[Stored data]
★ ★ ★ ★ ★ ★ ★

This design comes from an exercise in tuning for small area on the open sky130 flow, not from production work. RTL that was checked went through simulation tests only; none was proved equivalent to the original. Power and IR drop assume default switching activity.

== exp/indigo ==
Design vg63_loop_law, start of the top module:
module vg63_loop_law (
    input  wire        clk,
    input  wire        rst,
    input  wire        cfg_we,
    input  wire [6:0]  cfg_addr,
    input  wire [31:0] cfg_wdata,
    input  wire        in_valid,
    output wire        in_ready,
    input  wire [31:0] in_e,
    input  wire [31:0] in_vn,
    input  wire [31:0] in_an,
    output reg         out_valid,
    output wire [31:0] out_y,
    output wire [31:0] out_ye,
    output reg         out_hi,
    output reg         out_lo,
    output reg         out_frozen
);
Size: ~4800 cells after synthesis, ~2700 flip-flops, about 210 I/O pins.
export LEC_CHECK = 0
export CAP_MARGIN = 20
export CORE_MARGIN = 2
export CORE_UTILIZATION = 85
export CTS_BUF_LIST = sky130_fd_sc_hd__clkbuf_8
export CTS_CLUSTER_DIAMETER = 50
export CTS_CLUSTER_SIZE = 16
export PLACE_DENSITY = 0.9
export SLEW_MARGIN = 20
create_clock -name core_clock -period 18.0 [get_ports {clk}]
standard.sh (not shown) runs the stock make flow with config.mk's settings and CLKGATE_MAP_FILE= SYNTH_SCRIPT=/design/flow/synth_recipe.tcl, a recipe that flattens the netlist after the stock synthesis.
==> flow/flow/run.sh <==
#!/bin/bash
# The standard layout (standard.sh), with two of its settings changed:
# ports buffered with buf_1, and a clock tree without dummy loads.
set -euo pipefail
export BUFFER_PORTS_ARGS="-buffer_cell sky130_fd_sc_hd__buf_1"
export CTS_ARGS="-sink_clustering_enable -repair_clock_nets -sink_clustering_size 16 -sink_clustering_max_diameter 50 -buf_list sky130_fd_sc_hd__clkbuf_8 -dont_use_dummy_load"
bash standard.sh finish > standard_flow.log 2>&1
In the summary table, exp/indigo is marked failed, with error GRT-0116 raised in global routing (5_1_grt).
This design comes from an exercise in tuning for small area, a short achievable clock period and few clock cycles per item on the open sky130 flow, not from production work.
Only simulation tests tie the RTL to the original design; equivalence was not proved.
Power and IR drop assume default switching activity.

--- design/flow/config.mk ---
export PLATFORM = sky130hd
export DESIGN_NAME = mx_quant
export DESIGN_NICKNAME = mx_quant
export VERILOG_FILES = /design/flow/design.v
export SDC_FILE = /design/flow/constraint.sdc
export NUM_CORES = 4
export LEC_CHECK = 0
export CAP_MARGIN = 20
export CORE_MARGIN = 2
export CORE_UTILIZATION = 40
export SLEW_MARGIN = 20
--- design/flow/constraint.sdc ---
create_clock -name core_clock -period 22.0 [get_ports {clk}]
set_input_delay 4.4000 -clock core_clock [delete_from_list [all_inputs] [get_ports {clk}]]
set_output_delay 4.4000 -clock core_clock [all_outputs]
set_load 0.01 [all_outputs]
--- design/flow/design.v ---
module mx_quant (
    input  wire        clk,
    input  wire        rst,         
    input  wire        in_valid,
    output wire        in_ready,
    input  wire [31:0] in_data,
    input  wire [1:0]  in_src,      
    input  wire [3:0]  in_dst,      
    output wire        out_valid,
    input  wire        out_ready,
    output wire [7:0]  out_code,
    output wire [7:0]  out_x,
    output wire [9:0]  out_qmax,
    output wire        out_last
);
    localparam [3:0] DST_E4M3 = 4'd3;
    localparam [3:0] DST_E5M2 = 4'd4;
    localparam [3:0] DST_I8   = 4'd5;
    localparam [3:0] DST_O8S  = 4'd8;
    localparam [3:0] DST_O8U  = 4'd9;
    function automatic [4:0] lzc23(input [22:0] v);
        integer i;
        reg found;
        begin
            lzc23 = 5'd23;
            found = 1'b0;
            for (i = 22; i >= 0; i = i - 1)
                if (!found && v[i]) begin
                    lzc23 = 5'd22 - i[4:0];
                    found = 1'b1;
                end
        end
    endfunction
    function automatic [36:0] unpack(input [31:0] a, input [1:0] src);
        reg        nf, zr, s;
        reg [9:0]  l0;
        reg [23:0] sig;
        reg [7:0]  e8;
        reg [22:0] m23;
        reg [4:0]  e5;
        reg [9:0]  m10;
        reg [4:0]  lz;
        begin
            nf = 1'b0; zr = 1'b0; s = 1'b0; l0 = 10'd0; sig = 24'd0;
            if (src == 2'd2) begin
                s   = a[15];
                e5  = a[14:10];
                m10 = a[9:0];
                if (e5 == 5'h1f) begin
                    nf = 1'b1;
                end else if (e5 == 5'd0 && m10 == 10'd0) begin
                    zr = 1'b1;
                end else if (e5 == 5'd0) begin
                    lz  = lzc23({m10, 13'd0});
                    l0  = -10'sd15 - {5'd0, lz};        
                    sig = {m10, 14'd0} << lz;
                end else begin
                    l0  = {5'd0, e5} - 10'd15;
                    sig = {1'b1, m10, 13'd0};
                end
            end else begin
                if (src == 2'd1) begin
                    s   = a[15];
                    e8  = a[14:7];
                    m23 = {a[6:0], 16'd0};
                end else begin
                    s   = a[31];
                    e8  = a[30:23];
                    m23 = a[22:0];
                end
                if (e8 == 8'hff) begin
                    nf = 1'b1;
                end else if (e8 == 8'd0 && m23 == 23'd0) begin
                    zr = 1'b1;
                end else if (e8 == 8'd0) begin
                    lz  = lzc23(m23);
                    l0  = -10'sd127 - {5'd0, lz};       
                    sig = {m23, 1'b0} << lz;
                end else begin
                    l0  = {2'd0, e8} - 10'd127;
                    sig = {1'b1, m23};
                end
            end
            unpack = {nf, zr, s, l0, sig};
        end
    endfunction
    reg [31:0] buffer [0:31];
    reg [4:0]  idx;
    reg        draining;
    reg [1:0]  src_r;
    reg [3:0]  dst_r;
    reg [7:0]  m_r;         
    reg        nz_r;        
    reg        nf_r;        
    wire        in_fire  = in_valid && in_ready;
    wire        out_fire = out_valid && out_ready;
    assign in_ready  = !draining;
    assign out_valid = draining;
    wire [1:0]  cur_src = (idx == 5'd0) ? in_src : src_r;
    wire [36:0] in_u    = unpack(in_data, cur_src);
    wire        in_nf   = in_u[36];
    wire        in_zr   = in_u[35];
    wire [9:0]  in_l0   = in_u[33:24];
    wire [10:0] in_mb   = {in_l0[9], in_l0} + 11'd127;    
    wire [7:0]  in_m    = in_mb[10] ? 8'd0 : in_mb[7:0];  
    wire [7:0]  m_prev  = (idx == 5'd0) ? 8'd0 : m_r;
    wire        nz_prev = (idx == 5'd0) ? 1'b0 : nz_r;
    wire        nf_prev = (idx == 5'd0) ? 1'b0 : nf_r;
    always @(posedge clk) begin
        if (rst) begin
            idx      <= 5'd0;
            draining <= 1'b0;
            src_r    <= 2'd0;
            dst_r    <= 4'd0;
            m_r      <= 8'd0;
            nz_r     <= 1'b0;
            nf_r     <= 1'b0;
        end else if (!draining) begin
            if (in_fire) begin
                buffer[idx] <= in_data;
                if (idx == 5'd0) begin
                    src_r <= in_src;
                    dst_r <= in_dst;
                end
                nf_r <= nf_prev | in_nf;
                nz_r <= nz_prev | (!in_nf && !in_zr);
                m_r  <= (!in_nf && !in_zr && in_m > m_prev) ? in_m : m_prev;
                idx  <= idx + 5'd1;
                if (idx == 5'd31)
                    draining <= 1'b1;
            end
        end else begin
            if (out_fire) begin
                idx <= idx + 5'd1;
                if (idx == 5'd31)
                    draining <= 1'b0;
            end
        end
    end
    wire       blk_z = !nf_r && !nz_r;
    wire [7:0] qm    = nf_r ? 8'hff : (blk_z ? 8'h00 : m_r);
    assign out_qmax  = {nf_r, blk_z, qm};
    reg [4:0] emax;
    always @(*) begin
        case (dst_r)
            DST_E4M3: emax = 5'd8;
            DST_E5M2: emax = 5'd15;
            default:  emax = 5'd0;
        endcase
    end
    wire [8:0] x_diff = {1'b0, m_r} - {4'd0, emax};
    wire [7:0] x_blk  = x_diff[8] ? 8'd0 : x_diff[7:0];
    wire [7:0] x_out  = nf_r ? 8'hff : (blk_z ? 8'h00 : x_blk);
    assign out_x = x_out;
    wire [31:0] el     = buffer[idx];
    wire [36:0] el_u   = unpack(el, src_r);
    wire        el_s   = el_u[34];
    wire [9:0]  el_l0  = el_u[33:24];
    wire        el_zr  = el_u[35];
    wire [23:0] el_sig = el_u[23:0];
    wire signed [11:0] l_sc = $signed({{2{el_l0[9]}}, el_l0}) + 12'sd127 - $signed({4'd0, x_blk});
    reg signed [11:0] e_eff;    
    reg signed [11:0] d_full;   
    always @(*) begin
        e_eff = 12'sd1;
        case (dst_r)
            DST_E4M3: begin
                e_eff  = (l_sc + 12'sd7 > 12'sd1) ? l_sc + 12'sd7 : 12'sd1;
                d_full = e_eff - l_sc + 12'sd13;
            end
            DST_E5M2: begin
                e_eff  = (l_sc + 12'sd15 > 12'sd1) ? l_sc + 12'sd15 : 12'sd1;
                d_full = e_eff - l_sc + 12'sd6;
            end
            DST_O8U:  d_full = 12'sd16 - l_sc;
            default:  d_full = 12'sd17 - l_sc;
        endcase
    end
    wire [4:0] d = (d_full > 12'sd26) ? 5'd26 : (d_full < 12'sd0 ? 5'd0 : d_full[4:0]);
    wire [47:0] sh      = {el_sig, 24'd0} >> d;
    wire [23:0] r_trunc = sh[47:24];
    wire        guard   = sh[23];
    wire        sticky  = |sh[22:0];
    wire        inc     = guard && (sticky || r_trunc[0]);
    wire [9:0]  r       = r_trunc[9:0] + {9'd0, inc};
    wire [11:0] e4_mag = ({e_eff[8:0], 3'd0} - 12'd8) + {2'd0, r};
    wire [11:0] e5_mag = ({1'b0, e_eff[8:0], 2'd0} - 12'd4) + {2'd0, r};
    wire [6:0]  e4_sat = (e4_mag > 12'h07e) ? 7'h7e : e4_mag[6:0];
    wire [6:0]  e5_sat = (e5_mag > 12'h07b) ? 7'h7b : e5_mag[6:0];
    wire [6:0]  i8_mag = (r > 10'd127) ? 7'd127 : r[6:0];
    wire [7:0]  i8     = el_s ? (8'd0 - {1'b0, i8_mag}) : {1'b0, i8_mag};
    wire [7:0]  o8u    = el_s ? 8'd0 : ((r > 10'd255) ? 8'd255 : r[7:0]);
    reg [7:0] code;
    always @(*) begin
        if (nf_r || blk_z) begin
            code = 8'h00;
        end else begin
            case (dst_r)
                DST_E4M3: code = {el_s, el_zr ? 7'd0 : e4_sat};
                DST_E5M2: code = {el_s, el_zr ? 7'd0 : e5_sat};
                DST_O8U:  code = o8u;
                default:  code = i8;
            endcase
        end
    end
    assign out_code = code;
    assign out_last = (idx == 5'd31);
endmodule
--- design/flow/run.sh ---
#!/bin/bash
# synth_recipe.tcl (not shown) runs the flow's synth.tcl, then flattens the netlist and writes it again
# the make line also repeats each setting of config.mk as NAME=value (left out here)
make -C /OpenROAD-flow-scripts/flow DESIGN_CONFIG=/design/flow/config.mk WORK_HOME=/design/flow/orfs CLKGATE_MAP_FILE= SYNTH_SCRIPT=/design/flow/synth_recipe.tcl finish
==> impl_metrics.csv <==
group,metric,value,unit
logic_synthesis,ys_seq_area_share,58.80,%
routing,routed_wl,172100,µm
routing,drtAntennaViolNets,0,
logic_synthesis,synth_compound_area_share,11.58,%
min_path,hold_class,"flip-flop to flip-flop",
clock_tree,cts.clk_slew.worst_paths,0.06,ns
logic_synthesis,synth_common_cells,"edfxtp_1 (1024), nor2_1 (280), nand2_1 (264)",
routing,num_vias,36517,
worst_setup_path,start_kind,"flip-flop",
grt,grt_max_degree,50,
logic_synthesis,synth_area,53210,µm²
run_status,run_status,"no timing/DRC/antenna violations",
logic_synthesis,synth.distinct_cells,123,
timing,tightest_slew,1.165,ns
timing,slew_violations,0,
grt,grt-ovfl-total,0,
power,p_switching,4.081,mW
logic_synthesis,synth_xor_area_share,1.227,%
worst_setup_path,critical_path.max_stage_delay,0.62,ns
timing,fmaxAchievable,46.84,MHz
timing,setup_viol,0,
worst_setup_path,crit_type,"flip-flop to primary output",
finish,syn_to_final_growth,14.90,%
die,die_h,368.7,µm
power,switching_share,42.75,%
clock_tree,clockBufferDepth,3,
routing,drt-pass1-iter-count,8,
clock_tree,cts_tree,"yes",
die,row_count,133,
place,gp_congestion,0.9488,
place,dpl_cell_area,57340,µm²
die,start_util,40.37,%
grt,first_global_vias,35342,
job,drv_cap,0,
worst_setup_path,cp_max_fo,12,
worst_setup_path,cp_slowest_cell,"mux4_2",
timing,fin_crit_sh,97.04,%
routing,post-route-drc-count,0,
clock_tree,htreeDepth,3,
power,powerDensity,156.2,nW/µm²
logic_synthesis,synth.top_cell.area_share,57.79,%
logic_synthesis,synth_area_leaders,"edfxtp_1 (58%), mux4_2 (8.5%), mux2i_1 (3.9%)",
die,die_w,368.7,µm
logic_synthesis,synthArstFlopShare,0,%
worst_setup_path,end_kind,"primary output",
grt,grt_pass1_wl,248000,µm
logic_synthesis,yosysMostFrequentCell,"edfxtp_1",
die,dieArea,136000,µm²
finish,drive_above_1_share,19.48,%
power,power_frac_clock,18.1,%
finish,final_nets,4271,
timing,hold_viol,0,
timing,tns,0,ns
finish,multi_input_comb_area,20950,µm²
timing,slew_headroom,21.88,%
timing,skew,0.01841,ns
finish,finish.instance_area,61140,µm²
logic_synthesis,synth_mux_area_share,13.36,%
logic_synthesis,synthFlopType,"edfxtp_1",
die,core,131800,µm²
power,p_leak,19.98,nW
routing,viasPerCell,6.152,
worst_setup_path,critPathRequiredTime,17.60,ns
power,peakVddDrop,0.0002065,V
timing,period_needed,21.35,ns
clock_tree,clock-root-buffer,"clkbuf_16",
power,power_frac_comb,58.7,%
logic_synthesis,synthSimpleGateAreaFrac,9.272,%
grt,grt_use_total,24.70,%
power,seq_power_share,23.2,%
place,portBuffers,70,
die,io_pins,71,
worst_setup_path,crit_arrival,16.95,ns
routing,drt_iter0_drc,4006,
clock_tree,cts.sinks,1051,
logic_synthesis,ys_ff_latch,1051,
finish,regArea,31300,µm²
clock_tree,insertion_delay,0.69,ns
logic_synthesis,synth_top_family_by_area,"multiplexers",
clock_tree,cts_made_buffers,97,
finish,fill_cells,11654,
logic_synthesis,yosys_warnings,1,
logic_synthesis,synth_edf_count,1024,
logic_synthesis,netlist_instances,3857,
logic_synthesis,synth_fa_ha_area_share,3.024,%
grt,antenna_found_initial,2,
logic_synthesis,synth.avg_cell_area,13.80,µm²
power,p_int,5.467,mW
logic_synthesis,syn_nets,4024,
routing,wl_per_cell,28.99,µm
logic_synthesis,synth_top_area_cell,"edfxtp_1",
place,dp.final_hpwl,109000,µm
## layout make-up
cell class              count  share of cell area (%)
flip-flops and latches   1051                   51.20
multi-input cells        2510                   34.27
repair buffers            345                   5.069
clock buffers             116                   4.156
well taps                1755                   3.592
clock inverters            58                   1.099
inverters                  99                  0.6078
diodes                      2                0.008186
## power groups by stage
| stage | sequential, mW | clock (mW) | combinational, mW |
|---|---|---|---|
| floorplan | 2.25 | 0 | 3.87 |
| global placement | 2.26 | 0 | 5.48 |
| detailed placement | 2.26 | 0 | 5.43 |
| CTS | 2.22 | 1.75 | 5.47 |
| global route | 2.22 | 1.82 | 6.19 |
| finish | 2.21 | 1.73 | 5.61 |
## layout by cell type, fill, tap and decap left out, types with 37 or more instances in the layout
cell             count
a21oi_1            177
a21o_1              37
nor3_1              67
clkdlybuf4s50_1     69
ha_1               119
buf_4              251
o21ai_0            118
edfxtp_1          1024
mux4_2             202
clkbuf_16          102
and2_1              37
inv_1               91
nand3_1             79
xnor2_1             43
a22oi_1             93
mux2i_1            203
nand2_1            264
nor2_1             244
## kinds of logic (layout without fill, tap and decap cells)
kind of cell             Yosys count  after routing
flip-flops                      1051           1051
multiplexers                     444            444
AND/OR/NAND/NOR                 1002           1002
other                              0              2
buffers and inverters            296            618
XOR/XNOR                          72             72
AO/OA/AOI/OAI                    867            867
adder cells (fa/ha/maj)          125            125
## routing by layer
metal,vias to the layer above,track usage (%),routed length [µm]
met4,4,7.410,5634
met3,319,2.995,11510
li1,15910,-,-
met2,1589,41.91,84580
met1,18695,33.24,70310
met5,-,0,30
## through the flow
stage | setup WS, ns | hold slack (ns) | std cells | utilization [%] | total power [mW]
floorplan | 1.367 | 0.4601 | 3857 | - | 6.128
finish | 0.6514 | 0.5316 | 5936 | 46.39 | 9.548
CTS | 0.06913 | 0.5234 | 5900 | 45.95 | 9.430
detailed placement | 0.7380 | 0.5145 | 5726 | 43.51 | 7.688
global placement | 0.8932 | 0.5109 | 5726 | 43.51 | 7.739
global route | -0.05830 | 0.5869 | 5934 | 46.39 | 10.22
## what timing repair did
action / in CTS / in global routing
setup buffers: 0 / 31
cloned: 0 / 3
pin swaps: 0 / 7
gates resized for setup: 1 / 42
hold buffers: 0 / 0
setup endpoints to repair: 1 / 7
## final timing paths
check	from	end	slack, ns	depth (start not counted)
setup / recovery	flip-flop	out_code[0]	0.65	67
setup reg to reg	idx[2]	m_r[0]	13.96	27
hold / removal	dst_r[3]	dst_r[3]	0.53	2
hold reg to reg	dst_r[3]	dst_r[3]	0.53	2
## state kept, by name (all words and copies together), names as in the netlist, named ones only
name,cells
buffer,1024
src_r,2
nf_r,1
idx,5
dst_r,4
m_r,8
nz_r,1
draining,1
## worst max-delay path, delay by kind of cell (launching register included)
kind / cells / cell delay [ns]
AO/OA/AOI/OAI: 30 / 6.78
adder cells (fa/ha/maj): 8 / 2.42
AND/OR/NAND/NOR: 11 / 2.05
flip-flops: 1 / 0.44
multiplexers: 3 / 1.55
XOR/XNOR: 4 / 0.67
buffers and inverters: 11 / 2.27
Testbench counts, summed over its fixed seeds: cycles 12,288, blocks 192.

## afterwards: timing with drivers on the ports
The results above use ideal ports. As a check the final layout listed here was re-extracted and re-timed, cells and wires unchanged. Step 1: set_driving_cell puts a clkbuf_16 on clk and a buf_2 on each other input, an assumption about the parent block. Step 2 moves the port delays by t, midway between the first and last clock arrival at a register: inputs arrive t later, outputs are due t later. That takes back most of the time a late clock gives input paths. Three values: ideal ports, drivers, drivers and shift; two values: the first two.
t, ns: 0.749
setup WS [ns]: 0.651 / 0.585 / 1.334
hold WS [ns]: 0.532 / 0.532 / 0.532
clock arrival spread, ns: 0.024 / 0.024
After both steps setup and hold are still met in this run. For this run, drivers alone change the setup slack by -0.066 ns; drivers and shift together by +0.683 ns.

★ ★ ★ ★ ★ ★ ★

● AIM OF THE EXERCISE:
Given the records above, return exactly the lines starting at the line containing "assign out_code = code;" and ending at the line containing "power,p_switching,4.081,mW", including both.

● ANSWER SPACE:
    assign out_code = code;
    assign out_last = (idx == 5'd31);
endmodule
--- design/flow/run.sh ---
#!/bin/bash
# synth_recipe.tcl (not shown) runs the flow's synth.tcl, then flattens the netlist and writes it again
# the make line also repeats each setting of config.mk as NAME=value (left out here)
make -C /OpenROAD-flow-scripts/flow DESIGN_CONFIG=/design/flow/config.mk WORK_HOME=/design/flow/orfs CLKGATE_MAP_FILE= SYNTH_SCRIPT=/design/flow/synth_recipe.tcl finish
==> impl_metrics.csv <==
group,metric,value,unit
logic_synthesis,ys_seq_area_share,58.80,%
routing,routed_wl,172100,µm
routing,drtAntennaViolNets,0,
logic_synthesis,synth_compound_area_share,11.58,%
min_path,hold_class,"flip-flop to flip-flop",
clock_tree,cts.clk_slew.worst_paths,0.06,ns
logic_synthesis,synth_common_cells,"edfxtp_1 (1024), nor2_1 (280), nand2_1 (264)",
routing,num_vias,36517,
worst_setup_path,start_kind,"flip-flop",
grt,grt_max_degree,50,
logic_synthesis,synth_area,53210,µm²
run_status,run_status,"no timing/DRC/antenna violations",
logic_synthesis,synth.distinct_cells,123,
timing,tightest_slew,1.165,ns
timing,slew_violations,0,
grt,grt-ovfl-total,0,
power,p_switching,4.081,mW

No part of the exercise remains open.